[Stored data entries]
________
**config.mk**
```make
export PLATFORM = sky130hd
export DESIGN_NAME = uart_rx_oversampled
export DESIGN_NICKNAME = d
export VERILOG_FILES = /design/src/rtl/uart_rx_oversampled.sv
export SDC_FILE = /design/constraint.sdc
export NUM_CORES = 1
export LEC_CHECK = 0
export CORE_MARGIN = 2
export CORE_UTILIZATION = 30
export CTS_CLUSTER_SIZE = 25
export DETAILED_ROUTE_END_ITERATION = 6
export HOLD_SLACK_MARGIN = 0.15
export PLACE_DENSITY = 0.58
export SKIP_CTS_REPAIR_TIMING = 1
export SKIP_LAST_GASP = 1
export SYNTH_ARGS = -nofsm -noshare
export SYNTH_HDL_FRONTEND = slang
export SYNTH_SLANG_ARGS = --single-unit
export TNS_END_PERCENT = 100
```
**constraint.sdc**
```tcl
create_clock -name in_clk -period 1.8 [get_ports in_clk]
set_input_delay 0.36 -clock in_clk [delete_from_list [all_inputs] [get_ports in_clk]]
set_output_delay 0.36 -clock in_clk [all_outputs]
set_load 0.1 [all_outputs]
```
**src/rtl/uart_rx_oversampled.sv**
```systemverilog
// UART receiver paced by an oversampling tick; 2-flop rx synchroniser,
// mid-bit start validation, 3-sample majority vote per bit, optional parity.
// Ports:
//   in_clk      system clock, rising edge
//   rst         asynchronous active-low reset
//   baud_tick   1-cycle pulse, OVERSAMPLE per bit period
//   rx          asynchronous serial line, idle high
//   data        last received word (LSB first on the line)
//   data_valid  1-cycle strobe per completed frame
//   parity_err  parity mismatch, qualified by data_valid
//   frame_err   stop bit sampled low, qualified by data_valid
//   busy        high from accepted start edge until return to idle
module uart_rx_oversampled #(
    parameter int DATA_BITS  = 8,
    parameter int PARITY     = 0,
    parameter int OVERSAMPLE = 16
) (
    input  logic                 in_clk,
    input  logic                 rst,
    input  logic                 baud_tick,
    input  logic                 rx,
    output logic [DATA_BITS-1:0] data,
    output logic                 data_valid,
    output logic                 parity_err,
    output logic                 frame_err,
    output logic                 busy
);

    localparam int CW = $clog2(OVERSAMPLE);
    localparam int IW = $clog2(DATA_BITS + 1);

    localparam logic [CW-1:0] MID  = CW'(OVERSAMPLE / 2 - 1);
    localparam logic [CW-1:0] SMP0 = CW'(OVERSAMPLE - 3);
    localparam logic [CW-1:0] SMP1 = CW'(OVERSAMPLE - 2);
    localparam logic [CW-1:0] LAST = CW'(OVERSAMPLE - 1);
    localparam logic [IW-1:0] LAST_BIT = IW'(DATA_BITS - 1);

    typedef enum logic [2:0] {
        S_IDLE,
        S_START,
        S_DATA,
        S_PAR,
        S_STOP
    } state_t;

    state_t               state;
    logic                 rx_m;
    logic                 rx_s;
    logic [CW-1:0]        cnt;
    logic [IW-1:0]        idx;
    logic                 armed;
    logic [DATA_BITS-1:0] shreg;
    logic                 par_acc;
    logic                 smp_a;
    logic                 smp_b;
    logic                 perr_i;
    logic                 ferr_i;
    logic                 done;
    logic                 vote;
    logic                 par_exp;

    // The third sample is the live synchronised line at the last tick.
    assign vote    = (smp_a & smp_b) | (smp_a & rx_s) | (smp_b & rx_s);
    assign par_exp = par_acc ^ (PARITY == 2);

    always_ff @(posedge in_clk or negedge rst) begin
        if (!rst) begin
            rx_m <= 1'b1;
            rx_s <= 1'b1;
        end else begin
            rx_m <= rx;
            rx_s <= rx_m;
        end
    end

    always_ff @(posedge in_clk or negedge rst) begin
        if (!rst) begin
            state      <= S_IDLE;
            cnt        <= '0;
            idx        <= '0;
            armed      <= 1'b1;
            shreg      <= '0;
            par_acc    <= 1'b0;
            smp_a      <= 1'b0;
            smp_b      <= 1'b0;
            perr_i     <= 1'b0;
            ferr_i     <= 1'b0;
            done       <= 1'b0;
            data       <= '0;
            data_valid <= 1'b0;
            parity_err <= 1'b0;
            frame_err  <= 1'b0;
            busy       <= 1'b0;
        end else begin
            // Frame results are published one clock after the stop tick,
            // independent of whether the next tick has arrived.
            done       <= 1'b0;
            data_valid <= done;
            if (done) begin
                data       <= shreg;
                parity_err <= perr_i;
                frame_err  <= ferr_i;
            end

            if (baud_tick) begin
                cnt <= (cnt == LAST) ? '0 : cnt + 1'b1;
                if (cnt == SMP0) smp_a <= rx_s;
                if (cnt == SMP1) smp_b <= rx_s;

                unique case (state)
                    S_IDLE: begin
                        cnt <= '0;
                        if (rx_s) begin
                            armed <= 1'b1;
                        end else if (armed) begin
                            state   <= S_START;
                            busy    <= 1'b1;
                            perr_i  <= 1'b0;
                            ferr_i  <= 1'b0;
                            par_acc <= 1'b0;
                        end
                    end

                    S_START: begin
                        if (cnt == MID) begin
                            cnt <= '0;
                            if (rx_s) begin
                                state <= S_IDLE;
                                busy  <= 1'b0;
                            end else begin
                                state <= S_DATA;
                                idx   <= '0;
                            end
                        end
                    end

                    S_DATA: begin
                        if (cnt == LAST) begin
                            shreg   <= {vote, shreg[DATA_BITS-1:1]};
                            par_acc <= par_acc ^ vote;
                            idx     <= idx + 1'b1;
                            if (idx == LAST_BIT) begin
                                state <= (PARITY != 0) ? S_PAR : S_STOP;
                            end
                        end
                    end

                    S_PAR: begin
                        if (cnt == LAST) begin
                            if (vote != par_exp) perr_i <= 1'b1;
                            state <= S_STOP;
                        end
                    end

                    S_STOP: begin
                        if (cnt == LAST) begin
                            // A low stop bit may be a break; require the
                            // line to go high before the next start.
                            if (!vote) begin
                                ferr_i <= 1'b1;
                                armed  <= 1'b0;
                            end
                            state <= S_IDLE;
                            busy  <= 1'b0;
                            done  <= 1'b1;
                        end
                    end

                    default: begin
                        state <= S_IDLE;
                        busy  <= 1'b0;
                    end
                endcase
            end
        end
    end

endmodule

```
After elaboration in Yosys (flattened, before gate mapping)
Index checks and enable logic that the tools add are counted.
{"block": "classes", "bitwise_logic": 7, "n_addsub": 2, "eq_ne": 22, "reduce_logical": 16, "muxes": 39}
{"operator": "inequality test 2 bit, second input constant", "count": 12}
{"operator": "two-way mux 3 bit", "count": 7}
{"operator": "two-way mux 4 bit", "count": 5}
{"operator": "two-way mux 1 bit", "count": 18}
{"operator": "case mux 4 bit (2 select lines)", "count": 2}
{"operator": "case mux 3 bit (5 select lines)", "count": 1}
{"operator": "AND reduction 5 bit", "count": 3}
{"operator": "equality test 4 bit, second input constant", "count": 3}
{"operator": "AND reduction 6 bit", "count": 2}
{"operator": "adder 4 x 1 -> 4 bit, second input constant", "count": 2}
{"operator": "equality test 4 x 3 -> 1 bit, second input constant", "count": 2}
{"operator": "case mux 1 bit (2 select lines)", "count": 4}
{"operator": "AND reduction 8 bit", "count": 1}
{"operator": "nonzero test 2 bit", "count": 4}
{"operator": "AND reduction 7 bit", "count": 1}
{"operator": "equality test 3 x 2 -> 1 bit, second input constant", "count": 2}
{"operator": "case mux 1 bit (4 select lines)", "count": 1}
{"operator": "AND reduction 2 bit", "count": 2}
{"operator": "bitwise AND 1 bit", "count": 3}
{"operator": "equality test 3 x 1 -> 1 bit, second input constant", "count": 1}
{"operator": "equality test 3 bit, second input constant", "count": 1}
{"operator": "logical NOT 3 bit", "count": 1}
{"operator": "AND reduction 3 bit", "count": 1}
{"operator": "two-way mux 2 bit", "count": 1}
{"operator": "other kinds (5)", "count": 6}
{"block": "word_totals", "ff_bits": 40, "output_inout_bits": 12, "word_cells": 104, "inputBits": 4}

Depth between registers and ports, before layout
{"block": "depth", "ltp_word": 7, "mapped_depth": 6, "depth_no_buf": 5}

Least setup slack after synthesis
No wires, ideal clock.
{"block": "synth_timing", "kind": "flip-flop to flip-flop", "start": "register cnt[0]", "end": "register state[1]", "period_less_slack_ns": 1.693, "required_time_ns": 1.672, "t_arrival_ns": 1.566, "n_path_buf": 1, "path_stages_with_launch": 7, "slack_ns": 0.107, "path_cell_list": "dfrtp_1 > ha_1 > and3_1 > buf_4 > o21ai_2 > a211oi_2 > mux2_1"}
{"block": "synth_between", "elab_chain_cells": 3, "elab_cells_between_ends": 7, "classes_between": "eq/ne: 6; reduce/logical: 1"}
{"item": "start: declaration", "line": "49", "text": "logic [CW-1:0] cnt;"}
{"item": "start signal: assignment", "line": "106", "text": "cnt <= (cnt == LAST) ? '0 : cnt + 1'b1;"}
{"item": "equality test 4 bit / equality test 4 x 3 -> 1 bit (equally long branches)"}
{"item": "inequality test 2 bit (no line)"}
{"item": "AND reduction 8 bit (no line) (*)"}
{"item": "end signal: assignment", "line": "143", "text": "state <= (PARITY != 0) ? S_PAR : S_STOP;"}
{"item": "end: declaration", "line": "46", "text": "state_t state;"}
Mark *: on every way between the ends. The rest lies on a longest branch, timed or not.
A chain may end at the register's enable or synchronous reset.

Final worst setup path
{"block": "layout_timing", "start": "register cnt[1]", "end": "register state[1]"}
Same word-level chain as after synthesis.

==> impl_metrics.py <==
metrics = {
    "floorplanning": {
        "die_y_microns": 83.57,
        "initial_utilization_pct": 31.52,
        "die_w_microns": 83.57,
        "core-area_sq_mm": 0.006026,
        "rows": 28,
        "io-pin-count": 16,
        "dieArea_sq_mm": 0.006984,
    },
    "final_layout": {
        "antennaDiodeCount": 0,
        "fill_cells": 582,
        "drive_gt1_share_pct": 38.10,
        "area_growth_pct": 31.62,
        "final_common_cell": "dfrtp_1",
        "final_cell_mix": "dfrtp_1, buf_4, mux2_2, buf_12",
        "final_nets": 196,
    },
    "synthesis": {
        "synth-simple-area-share_pct": 11.86,
        "ys_top_cells_by_area": "dfrtp_1, mux2_2, dfstp_2",
        "syn_nets": 160,
        "synth-seq-area-share_pct": 52.90,
        "postSynth.asyncResetShare_pct": 100.0,
        "synth_edf_count": 0,
        "synthAdderAreaFrac_pct": 3.162,
        "netlist_instances": 152,
        "synth_compound_area_share_pct": 12.19,
        "synthFlopType": "dfrtp_1",
        "netlist_area_sq_mm": 0.001899,
        "syn_area_per_cell_sq_um": 12.50,
        "ys_seq_elements": 40,
        "synth_top_family_by_area": "multiplexers",
        "ys_warn_count": 0,
        "synth_xor_area_share_pct": 1.383,
        "synthMuxAreaShare_pct": 14.36,
        "post-synth-top-area-cell": "dfrtp_1",
        "synthDistinctLibCells": 49,
        "synth_top_area_share_pct": 48.75,
    },
    "timing": {
        "finalWorstSetupSlack_ps": 83.02,
        "period_share_pct": 95.39,
        "min_period_ps": 1717,
        "hold_viol": 0,
        "drv_slew": 0,
        "skew_ps": 8.357,
        "tightestPinTransition_ps": 506.8,
        "max-slew-margin-rel_pct": 66.21,
        "setup_tns_ps": 0,
        "rsz0062_at_grt": "yes",
        "setup_viol": 0,
        "fmax_mhz": 582.4,
    },
    "clock_network": {
        "cts_tree": "yes",
        "clockBufferDepth": 2,
        "root_buffer": "clkbuf_8",
        "clkTransAtPathRegs_ps": 70,
        "clock_sinks": 40,
        "worst_skew_pair.late_latency_ps": 290,
        "htree_levels": 2,
        "cts_buffers": 5,
    },
    "setup_path": {
        "path_max_fanout": 5,
        "crit_chain": "ha_2 > and3_2 > o21ai_2 > a211oi_2 > mux2_1",
        "critPathArrivalTime_ps": 1880,
        "crit_slowest_cell": "dfrtp_1",
        "cp.required_ps": 1960,
        "path_class": "flip-flop to flip-flop",
        "crit_path_start_kind": "flip-flop",
        "critical-path-max-stage-delay_ps": 380,
        "cp-end-kind": "flip-flop",
    },
    "route": {
        "drtIter0Drc": 52,
        "dr.pass1.iters": 3,
        "post_drt_wl_per_cell_microns": 13.07,
        "wl_mm": 3.451,
        "drc": 0,
        "vias": 1257,
        "vias_per_cell": 4.761,
        "postRouteAntennaNets": 0,
    },
    "global_route": {
        "grt_max_degree": 23,
        "grt_pass1_wl_mm": 6.120,
        "track_usage_pct": 10.85,
        "grt_antenna_before_repair": 0,
        "first_global_vias": 1276,
        "grt-ovfl-total": 0,
    },
    "pwr": {
        "pwr-share-clk_pct": 26.6,
        "power_frac_comb_pct": 31.7,
        "power_density_mw_per_mm2": 1070,
        "p_int_mw": 1.814,
        "swShare_pct": 32.20,
        "net-switching-power_uw": 861.4,
        "p_leak_nw": 1.163,
        "irDropWorstVdd_uv": 877.6,
        "seq_power_share_pct": 41.6,
    },
    "placement": {
        "place_congestion": 0.8117,
        "io_buffers": 15,
        "pre_cts_ws_ps": -46.73,
        "hpwlAfterDp_mm": 2.559,
    },
    "flow_run": {
        "cap_violations": 0,
    },
    "min_path": {
        "hold_path_class": "flip-flop to flip-flop",
    },
    "status": {
        "status": "finished clean",
    },
}
## power groups by stage
| stage | clock network [mW] | logic (mW) | registers [mW] |
|---|---|---|---|
| 5_1_grt | 0.782 | 0.944 | 1.13 |
| 3_3_place_gp | 0 | 0.835 | 1.13 |
| 3_5_place_dp | 0 | 0.848 | 1.13 |
| 2_1_floorplan | 0 | 0.512 | 1.18 |
| 6_report | 0.712 | 0.849 | 1.11 |
| 4_1_cts | 0.738 | 0.849 | 1.11 |
## cell type report
cell class	count	area (sq um)	area share, %
clock inverter	2	35.03	1.401
clock buffer	6	72.57	2.903
timing repair buffer	37	445.4	17.82
multi-input combinational	98	825.8	33.03
sequential	40	1005	40.19
tap	75	93.84	3.754
inverter	6	22.52	0.9009
## kinds of logic (layout without fill, tap and decap cells)
logic type | count (synthesis) | after routing
simple gates | 37 | 37
compound gates | 29 | 29
buf+inv | 14 | 51
flops | 40 | 40
xor+xnor | 3 | 3
fa+ha+maj | 5 | 5
mux | 24 | 24
## synth_stat cells, drive strengths merged (2+ instances only)
| cell type | instances |
|---|---|
| and3 | 3 |
| o21ai | 5 |
| mux2 | 23 |
| dfrtp | 37 |
| nor3b | 3 |
| nor4b | 2 |
| nor2b | 2 |
| o22ai | 2 |
| xnor2 | 2 |
| nand3 | 2 |
| nand2 | 6 |
| nor3 | 4 |
| nand2b | 2 |
| a22o | 2 |
| o31ai | 3 |
| ha | 4 |
| nand3b | 3 |
| o41ai | 2 |
| nor2 | 4 |
| inv | 6 |
| or3 | 2 |
| a21oi | 4 |
| o21a | 3 |
| dfstp | 3 |
| buf | 7 |
## metal layers
metal | track usage [%] | wire length, microns | vias up
met5 | 0 | 0 | -
met4 | 3.959 | 37 | 0
met3 | 3.066 | 91 | 5
met2 | 16.80 | 1522 | 12
met1 | 14.46 | 1800 | 614
li1 | - | - | 626
## registers in the layout, summed over array words and instances (netlist names)
signal / flops
data: 8
shreg: 8
cnt: 4
idx: 4
state: 3
armed: 1
busy: 1
data_valid: 1
done: 1
ferr_i: 1
frame_err: 1
par_acc: 1
parity_err: 1
perr_i: 1
rx_m: 1
rx_s: 1
smp_a: 1
smp_b: 1
## worst max-delay path, delay by kind of cell (launching register included)
kind	cells	cell delay (ps)
DFF	1	380
and+or+nand+nor	1	260
muxes	1	350
adders and majority gates	1	240
AOI/OAI and AO/OA	2	370
## final timing paths
| kind | start | to | slack (ps) | cells past startpoint |
|---|---|---|---|---|
| worst max-delay path | cnt[1] | state[1] | 80 | 5 |
| worst min-delay path | rx_m | rx_s | 360 | 0 |
| worst max register to register | cnt[1] | state[1] | 80 | 5 |
| worst min register to register | rx_m | rx_s | 360 | 0 |
| max in group asynchronous | rst | armed | 610 | 3 |
| min in group asynchronous | rst | idx[3] | 570 | 2 |
## stage by stage
step	hold WS (ps)	area (sq um)	utilization (%)	std cells	power, mW
finish	362.4	2500	41.49	264	2.675
global route	372.5	2500	41.49	264	2.857
CTS	50.72	2480	41.15	263	2.698
detailed placement	354.0	2372	39.37	255	1.977
global placement	346.5	2372	39.37	255	1.961
floorplan	64.41	1899	-	152	1.695
Power figures use the tool's default switching activity.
________
Please report every line in the entries above that holds the string "asynchronous".

§ **WRITTEN REPLY**
//   rst         asynchronous active-low reset
//   rx          asynchronous serial line, idle high
| max in group asynchronous | rst | armed | 610 | 3 |
| min in group asynchronous | rst | idx[3] | 570 | 2 |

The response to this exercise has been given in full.